Understanding the cellular and molecular responses of stony corals to ocean acidification is key to predicting their ability to calcify under projected high CO2 conditions. Of specific interest are the links between biomineralization proteins and the precipitation of new calcium carbonate (CaCO3), which potentially can provide a better understanding of the biomineralization process. We have assessed the effects of increased CO2 on the calcification process in cell cultures of the stony coral, Stylophora pistillata, reared in nutrient-enriched artificial seawater at four pCO2 levels and two glucose concentrations. Dispersed S. pistillata cells grown at low (400 ppmV) and moderate (700 ppmV) pCO2 re-aggregate into proto-polyps and precipitate CaCO3. When grown at pCO2 levels of 1000 ppmV and 2000 ppmV, the cells up-regulate genes for two highly acidic proteins as well as a carbonic anhydrase, but down-regulate long term cadherin protein production and minimize proto-polyp formation, and exhibit a significant decrease in measurable CaCO3 precipitation.
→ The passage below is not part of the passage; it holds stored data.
===== config.mk =====
export PLATFORM = sky130hd
export DESIGN_NAME = ahb_fir_cfg_slave_flat
export DESIGN_NICKNAME = d
export VERILOG_FILES = /design/src/rtl/ahb_fir_cfg_slave_if.sv /design/src/rtl/ahb_fir_cfg_slave.sv /design/src/flat_wrapper.sv
export SDC_FILE = /design/constraint.sdc
export NUM_CORES = 1
export LEC_CHECK = 0
export ABC_AREA = 1
export CAP_MARGIN = 20
export CORE_ASPECT_RATIO = 1.1
export CORE_MARGIN = 3
export CORE_UTILIZATION = 45
export CTS_CLUSTER_DIAMETER = 40
export DETAILED_ROUTE_END_ITERATION = 10
export DONT_BUFFER_PORTS = 1
export GPL_TIMING_DRIVEN = 0
export MAX_ROUTING_LAYER = met4
export PLACE_DENSITY_LB_ADDON = 0.08
export SLEW_MARGIN = 20
export SYNTH_ARGS = -nofsm -noshare
export SYNTH_HDL_FRONTEND = slang
export SYNTH_SLANG_ARGS = --single-unit

===== constraint.sdc =====
create_clock -name clk -period 3 [get_ports clk]
set_input_delay 0.6 -clock clk [delete_from_list [all_inputs] [get_ports clk]]
set_output_delay 0.6 -clock clk [all_outputs]
set_load 0.01 [all_outputs]

===== src/rtl/ahb_fir_cfg_slave_if.sv =====
`default_nettype none
// ============================================================================
// Module   : ahb_fir_cfg_slave_if
// Brief    : AHB-lite style bus bundle for the FIR configuration slave.
// Revision : 1.0
// ============================================================================
interface ahb_fir_cfg_slave_if #(
    parameter int DATA_BYTES = 2,
    parameter int ADDR_WIDTH = 4
);
    logic                    hsel;
    logic [1:0]              htrans;
    logic [ADDR_WIDTH-1:0]   haddr;
    logic [1:0]              hsize;
    logic                    hwrite;
    logic [8*DATA_BYTES-1:0] hwdata;
    logic [8*DATA_BYTES-1:0] hrdata;
    logic                    hresp;

    modport master (
        output hsel, htrans, haddr, hsize, hwrite, hwdata,
        input  hrdata, hresp
    );

    modport slave (
        input  hsel, htrans, haddr, hsize, hwrite, hwdata,
        output hrdata, hresp
    );
endinterface
`default_nettype wire


===== src/rtl/ahb_fir_cfg_slave.sv =====
`default_nettype none
// ============================================================================
// Module   : ahb_fir_cfg_slave
// Brief    : AHB slave holding FIR coefficients, a sample FIFO and status.
// Revision : 1.0
// ============================================================================
module ahb_fir_cfg_slave #(
    parameter int DATA_BYTES = 2,
    parameter int NUM_COEFF  = 4,
    parameter int FIFO_DEPTH = 4,
    parameter int ADDR_WIDTH = 4
) (
    input  logic                         clk,
    input  logic                         rst,
    ahb_fir_cfg_slave_if.slave           bus,
    input  logic [8*DATA_BYTES-1:0]      fir_out,
    input  logic                         modwait,
    input  logic                         err,
    output logic [8*DATA_BYTES-1:0]      sample_data,
    output logic                         data_ready,
    output logic [8*DATA_BYTES-1:0]      fir_coefficient,
    output logic                         new_coefficient_set,
    input  logic [$clog2(NUM_COEFF)-1:0] coefficient_num
);
    localparam int C_DW         = 8 * DATA_BYTES;
    localparam int C_LANE_W     = $clog2(DATA_BYTES);
    localparam int C_CNUM_W     = $clog2(NUM_COEFF);
    localparam int C_PTR_W      = (FIFO_DEPTH > 1) ? $clog2(FIFO_DEPTH) : 1;
    localparam int C_REG_STATUS = 0;
    localparam int C_REG_RESULT = 1;
    localparam int C_REG_SAMPLE = 2;
    localparam int C_REG_COEF0  = 3;
    localparam int C_REG_CSET   = 3 + NUM_COEFF;

    logic                  r_valid;
    logic [ADDR_WIDTH-1:0] r_addr;
    logic [1:0]            r_size;
    logic                  r_write;

    logic [C_DW-1:0]       r_coeff [NUM_COEFF];
    logic [C_DW-1:0]       r_mem   [FIFO_DEPTH];
    logic [C_PTR_W-1:0]    r_wptr;
    logic [C_PTR_W-1:0]    r_rptr;
    logic [3:0]            r_count;
    logic                  r_data_ready;
    logic [C_DW-1:0]       r_sample;
    logic                  r_ncs;
    logic                  r_modwait_d;

    logic                  w_accept;
    int                    w_idx;
    int                    w_off;
    int                    w_bytes;
    logic                  w_size_ok;
    logic                  w_align_ok;
    logic                  w_full;
    logic                  w_error;
    logic                  w_wr_ok;
    logic                  w_rd_ok;
    logic                  w_push;
    logic                  w_pop;
    logic                  w_cset;
    logic                  w_ncs_clr;
    logic [DATA_BYTES-1:0] w_lane;
    logic [C_DW-1:0]       w_bmask;
    logic [C_DW-1:0]       w_status;
    logic [C_DW-1:0]       w_coef_rd;
    logic [C_DW-1:0]       w_rdata;
    logic [C_DW-1:0]       w_fir_coef;

    assign w_accept = bus.hsel && (bus.htrans == 2'b10 || bus.htrans == 2'b11);

    // Address phase register; cleared by reset so a pending transfer is dropped.
    always_ff @(posedge clk or posedge rst) begin
        if (rst) begin
            r_valid <= 1'b0;
            r_addr  <= '0;
            r_size  <= '0;
            r_write <= 1'b0;
        end else begin
            r_valid <= w_accept;
            if (w_accept) begin
                r_addr  <= bus.haddr;
                r_size  <= bus.hsize;
                r_write <= bus.hwrite;
            end
        end
    end

    always_comb begin
        w_idx      = int'(r_addr >> C_LANE_W);
        w_off      = int'(r_addr[C_LANE_W-1:0]);
        w_bytes    = 1 << r_size;
        w_size_ok  = (w_bytes <= DATA_BYTES);
        w_align_ok = ((int'(r_addr) & (w_bytes - 1)) == 0);
        w_full     = (w_bytes == DATA_BYTES);
        w_lane     = '0;
        w_bmask    = '0;
        for (int b = 0; b < DATA_BYTES; b++) begin
            w_lane[b]          = (b >= w_off) && (b < w_off + w_bytes);
            w_bmask[8*b +: 8]  = {8{w_lane[b]}};
        end

        w_error = 1'b0;
        if (!w_size_ok || !w_align_ok || (w_idx > C_REG_CSET)) begin
            w_error = 1'b1;
        end else if (r_write) begin
            if (w_idx == C_REG_STATUS || w_idx == C_REG_RESULT) begin
                w_error = 1'b1;
            end else if (w_idx == C_REG_SAMPLE) begin
                w_error = !w_full || (r_count == 4'(FIFO_DEPTH));
            end else if (w_idx < C_REG_CSET) begin
                w_error = r_ncs;
            end
        end else if (w_idx == C_REG_SAMPLE) begin
            w_error = 1'b1;
        end

        w_wr_ok = r_valid && r_write && !w_error;
        w_rd_ok = r_valid && !r_write && !w_error;
        w_push  = w_wr_ok && (w_idx == C_REG_SAMPLE);
        w_pop   = (|r_count) && !modwait && !r_data_ready;
        w_cset  = w_wr_ok && (w_idx == C_REG_CSET) && w_lane[0] && bus.hwdata[0];
    end

    assign w_ncs_clr = r_modwait_d && !modwait &&
                       (coefficient_num == C_CNUM_W'(NUM_COEFF - 1));

    // Coefficient writes commit at the end of the data phase, so a read whose
    // data phase follows directly already sees the new value.
    always_ff @(posedge clk or posedge rst) begin
        if (rst) begin
            for (int i = 0; i < NUM_COEFF; i++) begin
                r_coeff[i] <= '0;
            end
        end else if (w_wr_ok) begin
            for (int i = 0; i < NUM_COEFF; i++) begin
                if (w_idx == C_REG_COEF0 + i) begin
                    r_coeff[i] <= (r_coeff[i] & ~w_bmask) | (bus.hwdata & w_bmask);
                end
            end
        end
    end

    always_ff @(posedge clk) begin
        if (w_push) begin
            r_mem[r_wptr] <= bus.hwdata;
        end
    end

    always_ff @(posedge clk or posedge rst) begin
        if (rst) begin
            r_wptr       <= '0;
            r_rptr       <= '0;
            r_count      <= '0;
            r_data_ready <= 1'b0;
            r_sample     <= '0;
        end else begin
            r_data_ready <= w_pop;
            if (w_push) begin
                r_wptr <= (r_wptr == C_PTR_W'(FIFO_DEPTH - 1)) ? '0 : r_wptr + 1'b1;
            end
            if (w_pop) begin
                r_sample <= r_mem[r_rptr];
                r_rptr   <= (r_rptr == C_PTR_W'(FIFO_DEPTH - 1)) ? '0 : r_rptr + 1'b1;
            end
            case ({w_push, w_pop})
                2'b10:   r_count <= r_count + 4'd1;
                2'b01:   r_count <= r_count - 4'd1;
                default: r_count <= r_count;
            endcase
        end
    end

    // A fresh coefficient set takes priority over a simultaneous release.
    always_ff @(posedge clk or posedge rst) begin
        if (rst) begin
            r_ncs       <= 1'b0;
            r_modwait_d <= 1'b0;
        end else begin
            r_modwait_d <= modwait;
            if (w_cset) begin
                r_ncs <= 1'b1;
            end else if (w_ncs_clr) begin
                r_ncs <= 1'b0;
            end
        end
    end

    always_comb begin
        w_status       = '0;
        w_status[0]    = modwait | r_ncs | (|r_count);
        w_status[1]    = err;
        w_status[7:4]  = r_count;
        w_coef_rd      = '0;
        w_fir_coef     = '0;
        for (int i = 0; i < NUM_COEFF; i++) begin
            if (w_idx == C_REG_COEF0 + i) begin
                w_coef_rd = r_coeff[i];
            end
            if (int'(coefficient_num) == i) begin
                w_fir_coef = r_coeff[i];
            end
        end

        w_rdata = '0;
        if (w_rd_ok) begin
            if (w_idx == C_REG_STATUS) begin
                w_rdata = w_status;
            end else if (w_idx == C_REG_RESULT) begin
                w_rdata = fir_out;
            end else if (w_idx == C_REG_CSET) begin
                w_rdata = {{(C_DW-1){1'b0}}, r_ncs};
            end else begin
                w_rdata = w_coef_rd;
            end
        end
    end

    assign bus.hrdata          = w_rdata;
    assign bus.hresp           = r_valid && w_error;
    assign sample_data         = r_sample;
    assign data_ready          = r_data_ready;
    assign new_coefficient_set = r_ncs;
    assign fir_coefficient     = w_fir_coef;

endmodule
`default_nettype wire

===== src/flat_wrapper.sv =====
// flat-port wrapper written by rule: the top's interface ports become plain ports
module ahb_fir_cfg_slave_flat 
#(
    parameter int DATA_BYTES = 2,
    parameter int NUM_COEFF  = 4,
    parameter int FIFO_DEPTH = 4,
    parameter int ADDR_WIDTH = 4
)
  (clk, rst, fir_out, modwait, err, sample_data, data_ready, fir_coefficient, new_coefficient_set, coefficient_num, bus_hsel, bus_htrans, bus_haddr, bus_hsize, bus_hwrite, bus_hwdata, bus_hrdata, bus_hresp);
  ahb_fir_cfg_slave_if #(.DATA_BYTES(DATA_BYTES), .ADDR_WIDTH(ADDR_WIDTH)) bus_i ();
  input  logic clk;
  input  logic rst;
  input  logic [8*DATA_BYTES-1:0] fir_out;
  input  logic modwait;
  input  logic err;
  output logic [8*DATA_BYTES-1:0] sample_data;
  output logic data_ready;
  output logic [8*DATA_BYTES-1:0] fir_coefficient;
  output logic new_coefficient_set;
  input  logic [$clog2(NUM_COEFF)-1:0] coefficient_num;
  input wire logic [$bits(bus_i.hsel)-1:0] bus_hsel;
  input wire logic [$bits(bus_i.htrans)-1:0] bus_htrans;
  input wire logic [$bits(bus_i.haddr)-1:0] bus_haddr;
  input wire logic [$bits(bus_i.hsize)-1:0] bus_hsize;
  input wire logic [$bits(bus_i.hwrite)-1:0] bus_hwrite;
  input wire logic [$bits(bus_i.hwdata)-1:0] bus_hwdata;
  output wire logic [$bits(bus_i.hrdata)-1:0] bus_hrdata;
  output wire logic [$bits(bus_i.hresp)-1:0] bus_hresp;
  assign bus_i.hsel = bus_hsel;
  assign bus_i.htrans = bus_htrans;
  assign bus_i.haddr = bus_haddr;
  assign bus_i.hsize = bus_hsize;
  assign bus_i.hwrite = bus_hwrite;
  assign bus_i.hwdata = bus_hwdata;
  assign bus_hrdata = bus_i.hrdata;
  assign bus_hresp = bus_i.hresp;
  ahb_fir_cfg_slave #(.DATA_BYTES(DATA_BYTES), .NUM_COEFF(NUM_COEFF), .FIFO_DEPTH(FIFO_DEPTH), .ADDR_WIDTH(ADDR_WIDTH)) u_core (.clk(clk), .rst(rst), .bus(bus_i), .fir_out(fir_out), .modwait(modwait), .err(err), .sample_data(sample_data), .data_ready(data_ready), .fir_coefficient(fir_coefficient), .new_coefficient_set(new_coefficient_set), .coefficient_num(coefficient_num));
endmodule

==> results.ini <==
[route]
vias = 6569
dr.pass1.iters = 5
antenna_left = 0
wl_mm = 22.8
drc_errors = 0
wl_per_cell_um = 19.8
detail_route.iter0.violations = 622
viasPerCell = 5.70

[grt]
antenna_found_initial = 0
grt_pass1_vias = 6582
overflow = 0
grt_max_degree = 35
gr-usage-all-layers = 0.246
grt_pass1_wl_mm = 36.3

[clocking]
clock_latency_ns = 0.42
tritoncts = done
cts.sinks = 163
ctsHtreeMaxLevel = 4
path_clk_slew_ns = 0.07
cts_made_buffers = 17
root_buffer = clkbuf_16
clock_tree.buffer_depth = 2

[synth]
synth_edf_count = 64
async_flop_share = 0.607
synth_ff_type = dfrtp_1
avgSynthCellArea_um2 = 9.15
synth_seq_area_share = 0.548
ys_ff_latch = 163
yosys_warnings = 0
syn_area_um2 = 8020
synth_nets = 936
yosysUniqueCellTypes = 31
synthCells = 877

[die]
rows = 50
ios = 99
fp.dieH_um = 146
die_x_um = 133
start_util = 0.465
die_area_um2 = 19500
coreArea_um2 = 17300

[critical_path]
cp_max_fo = 10
worstPathArrival_ns = 2.29
cp-start-kind = register
critical_path_class = reg2out
worstPathRequired_ns = 2.40
cp-end-kind = output port

[hold_path]
hold_class = in2async

[power]
cell_internal_pwr_mw = 4.47
power_switching_mw = 2.52
max-vdd-ir-drop_mv = 0.422
sequentialPowerShare = 0.441
fin_total_pwr_mw = 6.99
powerDensity_nw_per_um2 = 767
p_comb_frac = 0.261
power_frac_clock = 0.298
total_leakage_power_nw = 3.80
sw_frac_of_total = 0.361

[finish]
final_cell_mix = nand2_1, dfrtp_1, nand4_1
stdcell_count = 1153
drive_above_1_share = 0.124
fin_nets = 964
final_common_cell = nand2_1
final_cell_area_um2 = 9120
areaGrowthSynthToFinish_pct = 13.7

[placed_design]
dp_hpwl_mm = 16.9
port-buffer-count = 0
dp_cells = 1118
place_congestion = 0.990
dpl_cell_area_um2 = 8450

[sta]
rsz0062_at_grt = false
fin_crit_ns = 2.89
fin_crit_sh = 0.965
skew_ns = 0.00878
hold_viol = 0
finalSetupViolations = 0
slew_headroom = 0.454
slew_viol_final = 0
fmax_mhz = 346
worst_pin_slew_ns = 0.819

[run_status]
status = finished, final reports clean

[job]
drv_cap = 0

[layout make-up]
| cell class | count | area, um^2 |
|---|---|---|
| Clock buffer | 18 | 429 |
| Inverter | 54 | 206 |
| Timing Repair Buffer | 10 | 139 |
| Tap cell | 234 | 293 |
| Clock inverter | 14 | 130 |
| Multi-Input combinational cell | 609 | 3210 |
| Fill cell | 1637 | 8150 |
| Sequential cell | 163 | 4400 |
| Buffer | 50 | 313 |
| Antenna cell | 1 | 2.50 |
[worst max-delay path, stage by stage, from the launching register on]
cell	delay (ns)
dfrtp_1	0.48
nor2_4	0.24
inv_2	0.10
nor2_8	0.16
inv_2	0.09
clkbuf_2	0.22
o21ai_1	0.18
nand2_1	0.06
o21ai_1	0.20
a21oi_2	0.14
[synth_stat cells, types with 5 or more instances]
library cell    n  share of area
ha_1           11          0.017
o2111ai_1      11          0.012
inv_2           7         0.0033
nand3_1        22          0.014
nand4_1        67          0.052
nand2_1       287           0.13
buf_2          11         0.0069
o21ai_1        18          0.011
a21oi_1        53          0.033
clkbuf_1       29          0.014
inv_1          47          0.022
a32o_1         16          0.020
nand3_4         7          0.015
o21ai_0        59          0.037
nor2_1         35          0.016
edfxtp_1       64           0.24
a221oi_1        5         0.0055
dfrtp_1        99           0.31
[power by group through the flow]
stage               sequential [mW]  combinational, mW  clock, mW
global route                   3.14               2.07       2.22
detailed placement             3.12               1.78          0
floorplan                      3.01               1.31          0
CTS                            3.08               1.80       2.11
global placement               3.10               1.71          0
finish                         3.09               1.82       2.08
[per-stage QoR]
step / utilization / hold slack [ns] / setup TNS [ns] / setup WS (ns)
2_1_floorplan: - / 0.442 / 0 / 0.503
3_3_place_gp: 0.482 / 0.456 / -10.37 / -0.184
3_5_place_dp: 0.489 / 0.464 / 0 / 0.0405
4_1_cts: 0.524 / 0.0541 / -0.0393 / -0.0161
5_1_grt: 0.528 / 0.0757 / 0 / 0.0163
6_report: 0.528 / 0.0560 / 0 / 0.106
[routing by layer]
metal  global-route usage  vias to the layer above  part of all wire
met5                    -                        -                 0
met4               0.0988                        0             0.027
met3               0.0500                       36             0.070
met2                0.390                      278              0.48
met1                0.310                     3157              0.42
li1                     -                     3098                 -
[repair_timing]
action / in CTS / in global routing
resized for setup: 10 / 23
endpoints found under the setup margin: 16 / 18
hold buffers: 0 / 0
pin swaps: 2 / 1
buffers inserted: 1 / 2
[final timing paths]
kind,startpoint,to,slack (ns),depth (start not counted)
max in group asynchronous,rst,asynchronous set/reset pin,2.26,3
min in group clk,modwait,u_core.r_modwait_d$_DFF_PP0_,0.20,0
worst min register to register,register,register,0.48,2
worst min-delay path,rst,u_core.sample_data[5]$_DFFE_PP0P_,0.06,1
worst max-delay path,u_core.r_addr[2]$_DFFE_PP0P_,bus_hrdata[7],0.11,9
worst max register to register,u_core.r_count[0]$_DFFE_PP0P_,u_core.r_count[2]$_DFFE_PP0P_,0.30,11
[logic make-up after synthesis]
logic type / after synthesis / synth area share
flip-flops: 163 / 0.548
XOR/XNOR: 5 / 0.00546
AO/OA/AOI/OAI: 163 / 0.120
AND/OR/NAND/NOR: 430 / 0.245
adder cells (fa/ha/maj): 11 / 0.0172
buffers and inverters: 105 / 0.0638
Power figures use the tool's default switching activity.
However, cell cultures precipitate CaCO3 in all treatments, even at slightly undersaturated conditions (Ωaragonite < 0.95). Glucose addition does not influence either biomineralization gene expression or calcification rate. Measured δ11B of the mineral phase, as a proxy of the pH at the calcifying sites, is out of equilibrium with the ambient seawater medium surrounding the cells and proto-polyps, suggesting pH is elevated in the micro-environment of the precipitating mineral. Our results suggest that coral cells possess molecular mechanisms to help compensate for the effects of ocean acidification within the bounds projected in the coming century.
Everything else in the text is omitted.